Ransomware is considered a global problem. With many of its most recent attacks targeting big companies across Britain, Ukraine, Poland, and Russia. On the other hand, tracing perpetrators has proven to be difficult. This is due to most orchestrated attacks using cryptocurrencies. Bitcoin, for example, is highly used to receive the ransom. Since users are kept anonymous within the currency’s communication system, authorities find it hard to track them down.

The Rapid Evolution of Ransomware

(Image Source: The BBC)
(Image Source: The BBC)

Cybercriminal business models include ransomware-as-a-service (RaaS) and fraud-as-a-service (FaaS).

These and other types cyber-attacks have tripled over the course of a decade. They have significantly encouraged perpetrators to develop ransomware as a massive revenue source. In fact, criminals can create an extensive network of people who can be trained to launder money.

Cybercriminal culture has gone a long way. The capabilities of the software it constantly launches can automatically stay ahead of the cybersecurity industry. As specialist jobs are usually outsourced to the experts, cybercriminals or anyone wishing to become a perpetrator can start relatively complex operations. They can even do so without sophisticated gear or advanced technical experience.
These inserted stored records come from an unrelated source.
Background: an optimization exercise with open tools, aiming at small area. Do not read the settings as production practice.
Function was checked by simulation only, so behaviour that the tests miss may differ from the original.
Power figures rest on the tool's default switching activity, not on a simulated workload. No driver is modelled on the clock port, so clocking that relies on it looks cheaper here than on a real chip.

==> flow/design.v (excerpt) <==
module well_renderer #(
    parameter int BLOCK_SIZE   = 20,
    parameter int WELL_W       = 10,
    parameter int WELL_H       = 20,
    parameter int OFF_COL      = 100,
    parameter int OFF_ROW      = 10,
    parameter int FLASH_FRAMES = 4
) (
    input  logic                      clock,
    input  logic                      reset,
    input  logic [10:0]               col,
    input  logic [10:0]               row,
    input  logic                      frame_tick,
    input  logic                      wr_en,
    input  logic [$clog2(WELL_W)-1:0] wr_x,
    input  logic [$clog2(WELL_H)-1:0] wr_y,
    input  logic [2:0]                wr_code,
    input  logic                      board_clr,
    input  logic                      clear_req,
    input  logic [$clog2(WELL_H)-1:0] clear_row,
    output logic                      clear_busy,
    output logic                      clear_done,
    output logic [23:0]               color
);
Size: ~2100 cells after synthesis, about 630 flip-flops, about 23000 um2 of cells after synthesis.
clock: 8.0 ns
lec_check: 0
cap_margin: 20
core_margin: 2
core_utilization: 40
cts_cluster_diameter: 120
cts_cluster_size: 30
slew_margin: 20
synth_hierarchical: 1
standard.sh (not shown) runs the stock make flow with config.mk's settings and CLKGATE_MAP_FILE= SYNTH_SCRIPT=/design/flow/synth_recipe.tcl, a recipe that flattens the netlist after the stock synthesis.
==> flow/flow/run.sh <==
#!/bin/bash
# Layout flow: the standard ORFS flow (standard.sh, unchanged synthesis)
# with these changes to the layout steps:
#  - ports are buffered with the smallest buffer (buf_1) instead of the
#    default choice;
#  - clock tree: larger sink clusters and no dummy loads;
#  - after synthesis, combinational cells get their smallest drive strength
#    (flow/downsize.tcl, run at the end of the synth_odb step; its report is
#    in orfs/logs/.../1_synth.log).
# Each make step writes its own logs under orfs/logs; the make output itself
# goes to standard.log here.
set -euo pipefail
export BUFFER_PORTS_ARGS="-buffer_cell sky130_fd_sc_hd__buf_1"
export CTS_ARGS="-sink_clustering_enable -repair_clock_nets -sink_clustering_size 30 -sink_clustering_max_diameter 120 -dont_use_dummy_load"
export POST_SYNTH_TCL="$PWD/flow/downsize.tcl"
bash standard.sh > standard.log 2>&1
==> flow/flow/downsize.tcl <==
# Sourced at the end of ORFS's synth_odb step (POST_SYNTH_TCL): give every
# combinational cell the smallest-area drive strength of its family. ABC sizes
# cells up for its own assumed loads; the later repair steps (repair_design,
# repair_timing) size up again wherever the layout needs it.
set db [ord::get_db]
set block [ord::get_db_block]
set best [dict create]
foreach lib [$db getLibs] {
  foreach m [$lib getMasters] {
    set n [$m getName]
    if {![regexp {^(sky130_fd_sc_hd__[a-z0-9]+)_([0-9]+)$} $n -> base drive]} { continue }
    set a [expr {[$m getWidth] * [$m getHeight]}]
    if {![dict exists $best $base] || $a < [lindex [dict get $best $base] 0]} {
      dict set best $base [list $a $m]
    }
  }
}
set dont_use [split $::env(DONT_USE_CELLS)]
set n_swapped 0
foreach inst [$block getInsts] {
  set m [$inst getMaster]
  set n [$m getName]
  if {![regexp {^(sky130_fd_sc_hd__[a-z0-9]+)_([0-9]+)$} $n -> base drive]} { continue }
  if {[regexp {__(df|edf|sdf|sedf|dl|clk|conb|tap|fill|decap|diode|lpflow|probe)} $base]} { continue }
  if {![dict exists $best $base]} { continue }
  set nm [lindex [dict get $best $base] 1]
  if {$nm eq $m} { continue }
  if {[$nm getWidth] * [$nm getHeight] >= [$m getWidth] * [$m getHeight]} { continue }
  if {[lsearch -exact $dont_use [$nm getName]] >= 0} { continue }
  puts "downsize: [$inst getName] $n -> [$nm getName]"
  $inst swapMaster $nm
  incr n_swapped
}
puts "downsize: $n_swapped cells swapped"
The first run produced a clean layout.
Change:
--- a/flow/flow/run.sh
+++ b/flow/flow/run.sh
@@ -6,4 +6 @@
-#  - clock tree: larger sink clusters and no dummy loads;
-#  - after synthesis, combinational cells get their smallest drive strength
-#    (flow/downsize.tcl, run at the end of the synth_odb step; its report is
-#    in orfs/logs/.../1_synth.log).
+#  - clock tree: larger sink clusters and no dummy loads.
@@ -15 +11,0 @@
-export POST_SYNTH_TCL="$PWD/flow/downsize.tcl"
CORE_UTILIZATION = 60   (was 40)
CTS_CLUSTER_DIAMETER = unset   (was 120)
CTS_CLUSTER_SIZE = unset   (was 30)
removed: flow/flow/downsize.tcl
Result: Clock-buffer cell count does not change; design area falls by 0.55%; synthesized cell count stays the same; non-clock buffer count falls by 3; via count rises by 0.69%; global-route usage rises by 10 points; sequential power barely changes; power falls by 0.72%.
Change:
--- a/flow/flow/run.sh
+++ b/flow/flow/run.sh
@@ -6 +6,4 @@
-#  - clock tree: larger sink clusters and no dummy loads.
+#  - clock tree: larger sink clusters and no dummy loads;
+#  - after synthesis, combinational cells get their smallest drive strength
+#    (flow/downsize.tcl, run at the end of the synth_odb step; its report is
+#    in orfs/logs/.../1_synth.log).
@@ -11 +14,2 @@
-export CTS_ARGS="-sink_clustering_enable -repair_clock_nets -sink_clustering_size 30 -sink_clustering_max_diameter 120 -dont_use_dummy_load"
+export CTS_ARGS="-sink_clustering_enable -repair_clock_nets -sink_clustering_size 32 -sink_clustering_max_diameter 80 -dont_use_dummy_load"
+export POST_SYNTH_TCL="$PWD/flow/downsize.tcl"
==> flow/flow/downsize.tcl (new file) <==
# Sourced at the end of ORFS's synth_odb step (POST_SYNTH_TCL): give every
# combinational cell the smallest-area drive strength of its family. ABC sizes
# cells up for its own assumed loads; the later repair steps (repair_design,
# repair_timing) size up again wherever the layout needs it.
set db [ord::get_db]
set block [ord::get_db_block]
set best [dict create]
foreach lib [$db getLibs] {
  foreach m [$lib getMasters] {
    set n [$m getName]
    if {![regexp {^(sky130_fd_sc_hd__[a-z0-9]+)_([0-9]+)$} $n -> base drive]} { continue }
    set a [expr {[$m getWidth] * [$m getHeight]}]
    if {![dict exists $best $base] || $a < [lindex [dict get $best $base] 0]} {
      dict set best $base [list $a $m]
    }
  }
}
set dont_use [split $::env(DONT_USE_CELLS)]
set n_swapped 0
foreach inst [$block getInsts] {
  set m [$inst getMaster]
  set n [$m getName]
  if {![regexp {^(sky130_fd_sc_hd__[a-z0-9]+)_([0-9]+)$} $n -> base drive]} { continue }
  if {[regexp {__(df|edf|sdf|sedf|dl|clk|conb|tap|fill|decap|diode|lpflow|probe)} $base]} { continue }
  if {![dict exists $best $base]} { continue }
  set nm [lindex [dict get $best $base] 1]
  if {$nm eq $m} { continue }
  if {[$nm getWidth] * [$nm getHeight] >= [$m getWidth] * [$m getHeight]} { continue }
  if {[lsearch -exact $dont_use [$nm getName]] >= 0} { continue }
  puts "downsize: [$inst getName] $n -> [$nm getName]"
  $inst swapMaster $nm
  incr n_swapped
}
puts "downsize: $n_swapped cells swapped"
CAP_MARGIN = 0   (was 20)
CORE_UTILIZATION = 70   (was 60)
SLEW_MARGIN = 0   (was 20)
Area after synthesis decreases by 0.93%.
Worst setup slack gains 0.35 ns.
Count of clock-buffer cells in the layout increases by 3.
Routed wire length decreases by 2.1%.
Final area decreases by 1.0%.
Change:
--- a/flow/flow/run.sh
+++ b/flow/flow/run.sh
@@ -14 +14 @@
-export CTS_ARGS="-sink_clustering_enable -repair_clock_nets -sink_clustering_size 32 -sink_clustering_max_diameter 80 -dont_use_dummy_load"
+export CTS_ARGS="-sink_clustering_enable -repair_clock_nets -sink_clustering_size 30 -sink_clustering_max_diameter 120 -dont_use_dummy_load"
CORE_UTILIZATION = 60   (was 70)
What happened: Non-clock buffer count increases by 2; cell count climbs by 2.5%; design area hardly moves; via count shrinks by 2.9%; first-iteration DRC count came out lower by 16%; combinational power hardly moves; area after synthesis is unchanged; maximum frequency decreases by 3.4%.
Change:
CAP_MARGIN = 20   (was 0)
SLEW_MARGIN = 20   (was 0)
=> The new run produced a clean layout. Final cell count stays flat. Total power barely changes. Clock skew came out lower by 0.0087 ns. Clock-buffer cell count is unchanged. Die area is unchanged. Worst hold slack is about the same.
Change:
--- a/flow/flow/downsize.tcl
+++ b/flow/flow/downsize.tcl
@@ -1,4 +0,0 @@
-# Sourced at the end of ORFS's synth_odb step (POST_SYNTH_TCL): give every
-# combinational cell the smallest-area drive strength of its family. ABC sizes
-# cells up for its own assumed loads; the later repair steps (repair_design,
-# repair_timing) size up again wherever the layout needs it.
@@ -25,0 +22,8 @@
+  set fanout 0
+  foreach it [$inst getITerms] {
+    if {![$it isOutputSignal]} { continue }
+    set net [$it getNet]
+    if {$net eq "NULL"} { continue }
+    incr fanout [expr {[llength [$net getITerms]] - 1 + [llength [$net getBTerms]]}]
+  }
+  if {$fanout > 4} { continue }
CAP_MARGIN = 0   (was 20)
SLEW_MARGIN = 0   (was 20)
Total power is about the same.
Utilization came out lower by 0.15 points.
Setup slack got worse by 0.045 ns.
Die area stays flat.
Register-to-register slack improved by 0.16 ns.
Routed wire length is about the same.
Non-clock buffer count shrinks by 3.

==> re-timing with driven ports <==
In the flow no input, the clock included, has a driving cell. The finished layouts below were timed again as built, in two steps.
Step 1, drivers: a clkbuf_16 drives clock and a buf_2 each remaining input, both assumed.
Step 2 times the ports against the registers' clock, not the clock port: input delays grow and output delays shrink by t, the midpoint of the rising clock arrivals with the driver on.
Three values: no drivers, after step 1, after step 2; two values: the first two.
run | t (ns) | setup slack, ns | hold slack, ns | worst setup path after step 2
the first run | 0.644 | 3.306 / 3.247 / 3.191 | 0.496 / 0.496 / 0.496 | input to register
the second run | 0.620 | 3.818 / 3.825 / 3.205 | 0.486 / 0.486 / 0.486 | input to register
the third run | 0.653 | 4.163 / 4.169 / 3.516 | 0.489 / 0.489 / 0.489 | input to register
the fourth run | 0.625 | 4.030 / 4.044 / 3.420 | 0.490 / 0.490 / 0.490 | input to register
the fifth run | 0.621 | 4.013 / 4.030 / 3.409 | 0.489 / 0.489 / 0.489 | input to register
the sixth run | 0.617 | 3.968 / 3.979 / 3.362 | 0.486 / 0.486 / 0.486 | input to register
After both steps every run listed still meets setup and hold. The setup slack of the third run, which loses most, moves by +0.006 ns with the drivers and by -0.647 ns with both steps.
The explosive growth of ransomware can be generally blamed on developers making cybercrime more accessible to anyone on the internet. Several malicious codes can be authored by these developers which can then be made available for download and use. Ransomware can also afford quicker payouts, which naturally entices other cybercriminals to convert. The end of 2016 observed a downward trend in ransomware attacks, but they started to pick up again by February 2017.

Combatting Attacks and the Ways to Avoid Falling Victim

(Image source: Wired)
(Image source: Wired)

If you are unfortunate enough to experience a ransomware attack, it’s best to refrain from paying the ransom asked. Paying will not guarantee a successful decryption of your data. Some perpetrators can only remotely adjust the state of the user’s files without restoring them.
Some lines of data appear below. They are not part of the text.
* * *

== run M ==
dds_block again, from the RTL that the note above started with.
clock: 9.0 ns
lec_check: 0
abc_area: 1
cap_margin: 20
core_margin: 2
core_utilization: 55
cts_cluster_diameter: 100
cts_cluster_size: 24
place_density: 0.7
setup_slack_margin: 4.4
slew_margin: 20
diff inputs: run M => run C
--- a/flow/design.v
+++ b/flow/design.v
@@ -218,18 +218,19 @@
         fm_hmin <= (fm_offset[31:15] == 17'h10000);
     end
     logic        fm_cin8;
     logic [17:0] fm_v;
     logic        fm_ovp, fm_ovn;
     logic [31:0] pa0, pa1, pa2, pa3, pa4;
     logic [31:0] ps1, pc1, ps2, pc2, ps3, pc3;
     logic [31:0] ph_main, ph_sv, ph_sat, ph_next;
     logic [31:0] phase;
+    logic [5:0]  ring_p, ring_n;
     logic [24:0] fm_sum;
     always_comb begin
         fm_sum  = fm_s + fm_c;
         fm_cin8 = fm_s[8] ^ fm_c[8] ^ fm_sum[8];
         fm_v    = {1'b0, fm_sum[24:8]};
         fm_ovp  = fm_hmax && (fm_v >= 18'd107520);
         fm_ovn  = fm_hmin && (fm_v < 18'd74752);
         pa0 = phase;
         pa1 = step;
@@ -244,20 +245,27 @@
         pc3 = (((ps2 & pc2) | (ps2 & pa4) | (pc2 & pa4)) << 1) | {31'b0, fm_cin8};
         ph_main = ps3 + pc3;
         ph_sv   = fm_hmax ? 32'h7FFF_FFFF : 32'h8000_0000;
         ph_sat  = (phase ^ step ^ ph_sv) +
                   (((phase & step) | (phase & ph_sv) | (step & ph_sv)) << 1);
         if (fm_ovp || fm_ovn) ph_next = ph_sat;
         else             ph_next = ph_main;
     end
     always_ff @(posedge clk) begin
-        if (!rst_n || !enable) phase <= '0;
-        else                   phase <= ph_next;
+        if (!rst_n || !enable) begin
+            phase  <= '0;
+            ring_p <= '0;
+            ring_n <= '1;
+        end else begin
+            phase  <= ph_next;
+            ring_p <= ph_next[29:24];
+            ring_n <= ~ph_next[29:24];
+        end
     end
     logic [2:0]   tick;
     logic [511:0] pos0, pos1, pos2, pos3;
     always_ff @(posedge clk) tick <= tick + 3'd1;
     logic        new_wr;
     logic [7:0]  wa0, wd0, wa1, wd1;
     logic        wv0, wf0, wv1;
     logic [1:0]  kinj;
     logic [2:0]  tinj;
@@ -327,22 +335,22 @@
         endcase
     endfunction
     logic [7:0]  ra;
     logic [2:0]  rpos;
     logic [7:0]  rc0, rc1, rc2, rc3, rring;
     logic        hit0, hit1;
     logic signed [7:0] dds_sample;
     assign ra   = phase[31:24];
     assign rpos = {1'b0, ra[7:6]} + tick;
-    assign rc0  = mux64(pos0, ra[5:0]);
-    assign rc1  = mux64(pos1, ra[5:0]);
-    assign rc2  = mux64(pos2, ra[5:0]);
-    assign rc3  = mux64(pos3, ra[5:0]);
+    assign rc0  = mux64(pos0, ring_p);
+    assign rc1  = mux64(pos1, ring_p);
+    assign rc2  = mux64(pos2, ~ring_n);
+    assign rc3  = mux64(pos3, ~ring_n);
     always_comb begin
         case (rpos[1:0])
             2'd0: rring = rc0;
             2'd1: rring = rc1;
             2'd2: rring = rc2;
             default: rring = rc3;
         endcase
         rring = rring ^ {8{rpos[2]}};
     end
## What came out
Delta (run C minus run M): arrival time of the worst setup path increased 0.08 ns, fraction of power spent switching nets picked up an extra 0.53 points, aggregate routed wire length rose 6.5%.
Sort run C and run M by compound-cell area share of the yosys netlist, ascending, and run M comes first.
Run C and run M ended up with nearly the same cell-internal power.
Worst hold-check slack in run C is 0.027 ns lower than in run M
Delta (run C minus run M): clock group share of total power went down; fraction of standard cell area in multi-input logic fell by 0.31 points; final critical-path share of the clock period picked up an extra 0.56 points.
What follows belongs to an exercise in optimizing a design on an open flow for small area, a short achievable clock period and few clock cycles per item; a production flow would make more cautious choices.
RTL that was checked went through simulation tests only; none was proved equivalent to the original.
Power is estimated from default activity; no workload was simulated.

## bellmanFordTop
module bellmanFordTop (
    input  logic                          clock,
    input  logic                          reset,
    input  logic                          start,
    input  bellmanFordPkg::nodeId_t       source,
    input  bellmanFordPkg::nodeId_t       destination,
    input  bellmanFordPkg::nodeId_t       nodeCount,
    output logic                          graphReadEnable,
    output bellmanFordPkg::graphAddress_t graphAddress,
    input  bellmanFordPkg::graphLine_t    graphData,
    output logic                          outWriteEnable,
    output bellmanFordPkg::graphAddress_t outAddress,
    output bellmanFordPkg::distance_t     outData,
    output logic                          busy,
    output logic                          finish,
    output logic                          negCycle
);
For scale: about 820 flip-flops, about 200 I/O pins, ~0.037 mm^2 of cells after synthesis.
clock: 8.0 ns
lec_check: 0
abc_area: 1
cap_margin: 20
core_margin: 2
core_utilization: 40
setup_slack_margin: 5.0
slew_margin: 20
tns_end_percent: 100
run.sh (not shown) runs the stock make flow with config.mk's settings and CLKGATE_MAP_FILE= SYNTH_SCRIPT=/design/flow/synth_recipe.tcl, a recipe that flattens the netlist after the stock synthesis.
The first run completed with no timing, DRC or antenna violations.
This design comes from an exercise in tuning for small area, a short achievable clock period and few clock cycles per item on the open sky130 flow, not from production work. Where RTL was checked, it was by simulation tests only, not by an equivalence proof against the original. Power and IR drop assume default switching activity.

// life_cell_automaton_stencil
module life_cell_automaton_stencil #(
    parameter int unsigned COLS_LIMIT = 512,
    parameter int unsigned MAX_ROWS   = 512
) (
    input  logic                       i_clk,
    input  logic                       i_rst_n,
    input  logic                       i_cfg_we,
    input  logic [1:0]                 i_cfg_index,
    input  logic [lcas_pkg::CFG_W-1:0] i_cfg_data,
    input  logic                       i_cell_valid,
    output logic                       o_cell_stall,
    input  logic                       i_cell_alive,
    output logic                       o_res_valid,
    input  logic                       i_res_stall,
    output logic                       o_next_alive,
    output logic                       o_tile_last
);
clock: 6.5 ns
lec_check: 0
abc_clock_period_in_ps: 2400
cap_margin: 20
core_margin: 2
core_utilization: 60
cts_cluster_diameter: 70
cts_cluster_size: 30
setup_slack_margin: 4.1
slew_margin: 20
run.sh (not shown) runs the stock make flow with config.mk's settings and CLKGATE_MAP_FILE= SYNTH_SCRIPT=/design/flow/synth_recipe.tcl, a recipe that flattens the netlist after the stock synthesis.
Testbench counts at the start, summed over its fixed seeds: cycles 105,437, items 93,099.
This is an optimization exercise on Yosys and OpenROAD, whose aim is small area, not a production implementation.
Function was checked by simulation only, so behaviour that the tests miss may differ from the original.
Power figures rest on the tool's default switching activity, not on a simulated workload.

$ cat design/flow/design.v
package skew_feeder_pkg;
    localparam int SF_DEPTH_DEFAULT      = 8;
    localparam int SF_ARRAY_M_DEFAULT    = 8;
    localparam int SF_DATA_WIDTH_DEFAULT = 32;
    typedef enum logic [1:0] {
        IDLE  = 2'd0,
        LOAD  = 2'd1,
        EMIT  = 2'd2,
        DRAIN = 2'd3
    } feeder_state_e;
    function automatic integer data_set_width(input integer array_m, input integer data_width);
        data_set_width = array_m * data_width;
    endfunction
    function automatic integer cnt_width(input integer depth, input integer array_m);
        cnt_width = $clog2(depth + array_m);
    endfunction
    function automatic integer idx_width(input integer depth);
        idx_width = (depth > 1) ? $clog2(depth) : 1;
    endfunction
    function automatic integer num_cols_width(input integer array_m);
        num_cols_width = $clog2(array_m) + 1;
    endfunction
endpackage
In worse cases, paying the ransom can only make you more prone to receiving more attacks. Furthermore, you should also check the legitimacy of the ransomware by looking up its name, as some criminals can just twist some of the elements of an attack without actually installing the virus.

On the other hand, if you have recently paid with either bitcoin or credit card, then you must immediately contact your local authorities and your bank. There are also websites that may help you file fraud and scam reports. Moreover, knowing how to recognize scams can help you secure more of your data.

Protective Measures

Here are more preventive measures you should do to avoid a possible attack:

Make sure your desktop is equipped with reputable antivirus or antimalware software

Even the most basic ones can help you detect possible breaches, as most ransomware attacks are facilitated by getting exposed to infected links and attachments.

Always back up your files or data

Using an online backup service or simply an external hard drive can help eliminate threats. Tech professionals like Ori Eisen, founder of fraud prevention company 41st Parameter, recommends backing up data so you can always restore your system to default at any given time.

Always be cautious and on guard

Be careful with your digital footprint. It’s best to maintain an “assume breach” mindset, as recommended by tech experts. This can largely help you detect, respond, and recover from tampering. And can also ready you for future attacks.

Watch out for top ransomware names such as CTB-Locker, CryptoWall, and TorrentLocker

Small-scaled ransomware may be more common and active on the internet, but these ransomware families have been around for quite a long time. They are known to have combined fraud emails and exploitation kits posing as brands, victimizing people all around the world.

In the event of an attack, the first thing you should do is to disconnect your device from the internet. This will prevent infecting other nearby devices. Then seek advice or help from tech professionals who specialize in data recovery.